Exercise instructions »
Every line of the data below should be printed exactly. Nothing may be dropped.

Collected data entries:
- Opening Delimiter -
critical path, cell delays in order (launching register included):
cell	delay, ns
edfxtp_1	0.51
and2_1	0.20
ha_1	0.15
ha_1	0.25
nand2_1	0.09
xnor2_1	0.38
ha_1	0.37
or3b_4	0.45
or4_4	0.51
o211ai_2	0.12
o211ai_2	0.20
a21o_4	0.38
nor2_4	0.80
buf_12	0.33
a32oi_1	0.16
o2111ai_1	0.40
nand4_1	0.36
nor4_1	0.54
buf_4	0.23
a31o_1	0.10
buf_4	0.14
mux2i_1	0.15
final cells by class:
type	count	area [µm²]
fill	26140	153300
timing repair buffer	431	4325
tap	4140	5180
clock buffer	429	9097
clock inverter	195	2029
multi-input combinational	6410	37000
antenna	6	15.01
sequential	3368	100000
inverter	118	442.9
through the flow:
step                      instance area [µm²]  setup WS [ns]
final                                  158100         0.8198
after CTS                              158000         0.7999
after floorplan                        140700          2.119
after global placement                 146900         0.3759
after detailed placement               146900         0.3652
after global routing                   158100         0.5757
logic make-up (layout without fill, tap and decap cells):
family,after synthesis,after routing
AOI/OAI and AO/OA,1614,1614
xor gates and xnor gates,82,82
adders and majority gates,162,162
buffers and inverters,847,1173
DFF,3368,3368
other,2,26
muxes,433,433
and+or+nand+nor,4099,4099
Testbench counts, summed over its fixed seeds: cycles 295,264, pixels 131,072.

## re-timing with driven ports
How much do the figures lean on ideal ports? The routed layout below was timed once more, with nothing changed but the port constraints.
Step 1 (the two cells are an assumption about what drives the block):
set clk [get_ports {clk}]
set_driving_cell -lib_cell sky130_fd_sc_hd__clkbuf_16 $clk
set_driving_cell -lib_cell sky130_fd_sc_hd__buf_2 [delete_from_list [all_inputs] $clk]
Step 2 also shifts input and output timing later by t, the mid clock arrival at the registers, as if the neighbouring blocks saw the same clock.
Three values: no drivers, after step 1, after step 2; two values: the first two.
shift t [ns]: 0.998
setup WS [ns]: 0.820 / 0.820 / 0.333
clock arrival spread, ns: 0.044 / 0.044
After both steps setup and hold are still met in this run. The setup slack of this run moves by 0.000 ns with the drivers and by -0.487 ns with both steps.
Source: an optimization exercise on an open RTL-to-GDS flow (aim: small area, a short achievable clock period and few clock cycles per item). Production flows keep margins and buffers that such runs may drop.
Only simulation tests tie the RTL to the original design; equivalence was not proved.
Power is estimated from default activity; no workload was simulated.

Design lane_runner_solver, start of the top module:
module lane_runner_solver
#(
  parameter int LANES = 4,
  parameter int COLS  = 64,
  parameter int LW    = $clog2(LANES)
) (
  input  wire logic             clk,
  input  wire logic             rst,
  input  wire logic             in_valid,
  input  wire logic [LW-1:0]    init,
  input  wire logic [2*LANES-1:0] in_map,
  output wire logic             out_valid,
  output wire logic [1:0]       out,
  output wire logic [LW-1:0]    lane_out,
  output wire logic             no_path
);
clock: 5.5 ns
lec_check: 0
cap_margin: 20
core_margin: 2
core_utilization: 65
cts_cluster_diameter: 100
cts_cluster_size: 25
place_density: 0.75
setup_slack_margin: 3.4
slew_margin: 20
run.sh (not shown) runs the stock make flow with config.mk's settings and CLKGATE_MAP_FILE= SYNTH_SCRIPT=/design/flow/synth_recipe.tcl, a recipe that flattens the netlist after the stock synthesis.
Testbench counts at the start, summed over its fixed seeds: cycles 130,290, maps 1,200.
- Closing Delimiter -
Written answer »
critical path, cell delays in order (launching register included):
cell	delay, ns
edfxtp_1	0.51
and2_1	0.20
ha_1	0.15
ha_1	0.25
nand2_1	0.09
xnor2_1	0.38
ha_1	0.37
or3b_4	0.45
or4_4	0.51
o211ai_2	0.12
o211ai_2	0.20
a21o_4	0.38
nor2_4	0.80
buf_12	0.33
a32oi_1	0.16
o2111ai_1	0.40
nand4_1	0.36
nor4_1	0.54
buf_4	0.23
a31o_1	0.10
buf_4	0.14
mux2i_1	0.15
final cells by class:
type	count	area [µm²]
fill	26140	153300
timing repair buffer	431	4325
tap	4140	5180
clock buffer	429	9097
clock inverter	195	2029
multi-input combinational	6410	37000
antenna	6	15.01
sequential	3368	100000
inverter	118	442.9
through the flow:
step                      instance area [µm²]  setup WS [ns]
final                                  158100         0.8198
after CTS                              158000         0.7999
after floorplan                        140700          2.119
after global placement                 146900         0.3759
after detailed placement               146900         0.3652
after global routing                   158100         0.5757
logic make-up (layout without fill, tap and decap cells):
family,after synthesis,after routing
AOI/OAI and AO/OA,1614,1614
xor gates and xnor gates,82,82
adders and majority gates,162,162
buffers and inverters,847,1173
DFF,3368,3368
other,2,26
muxes,433,433
and+or+nand+nor,4099,4099
Testbench counts, summed over its fixed seeds: cycles 295,264, pixels 131,072.

## re-timing with driven ports
How much do the figures lean on ideal ports? The routed layout below was timed once more, with nothing changed but the port constraints.
Step 1 (the two cells are an assumption about what drives the block):
set clk [get_ports {clk}]
set_driving_cell -lib_cell sky130_fd_sc_hd__clkbuf_16 $clk
set_driving_cell -lib_cell sky130_fd_sc_hd__buf_2 [delete_from_list [all_inputs] $clk]
Step 2 also shifts input and output timing later by t, the mid clock arrival at the registers, as if the neighbouring blocks saw the same clock.
Three values: no drivers, after step 1, after step 2; two values: the first two.
shift t [ns]: 0.998
setup WS [ns]: 0.820 / 0.820 / 0.333
clock arrival spread, ns: 0.044 / 0.044
After both steps setup and hold are still met in this run. The setup slack of this run moves by 0.000 ns with the drivers and by -0.487 ns with both steps.
Source: an optimization exercise on an open RTL-to-GDS flow (aim: small area, a short achievable clock period and few clock cycles per item). Production flows keep margins and buffers that such runs may drop.
Only simulation tests tie the RTL to the original design; equivalence was not proved.
Power is estimated from default activity; no workload was simulated.

Design lane_runner_solver, start of the top module:
module lane_runner_solver
#(
  parameter int LANES = 4,
  parameter int COLS  = 64,
  parameter int LW    = $clog2(LANES)
) (
  input  wire logic             clk,
  input  wire logic             rst,
  input  wire logic             in_valid,
  input  wire logic [LW-1:0]    init,
  input  wire logic [2*LANES-1:0] in_map,
  output wire logic             out_valid,
  output wire logic [1:0]       out,
  output wire logic [LW-1:0]    lane_out,
  output wire logic             no_path
);
clock: 5.5 ns
lec_check: 0
cap_margin: 20
core_margin: 2
core_utilization: 65
cts_cluster_diameter: 100
cts_cluster_size: 25
place_density: 0.75
setup_slack_margin: 3.4
slew_margin: 20
run.sh (not shown) runs the stock make flow with config.mk's settings and CLKGATE_MAP_FILE= SYNTH_SCRIPT=/design/flow/synth_recipe.tcl, a recipe that flattens the netlist after the stock synthesis.
Testbench counts at the start, summed over its fixed seeds: cycles 130,290, maps 1,200.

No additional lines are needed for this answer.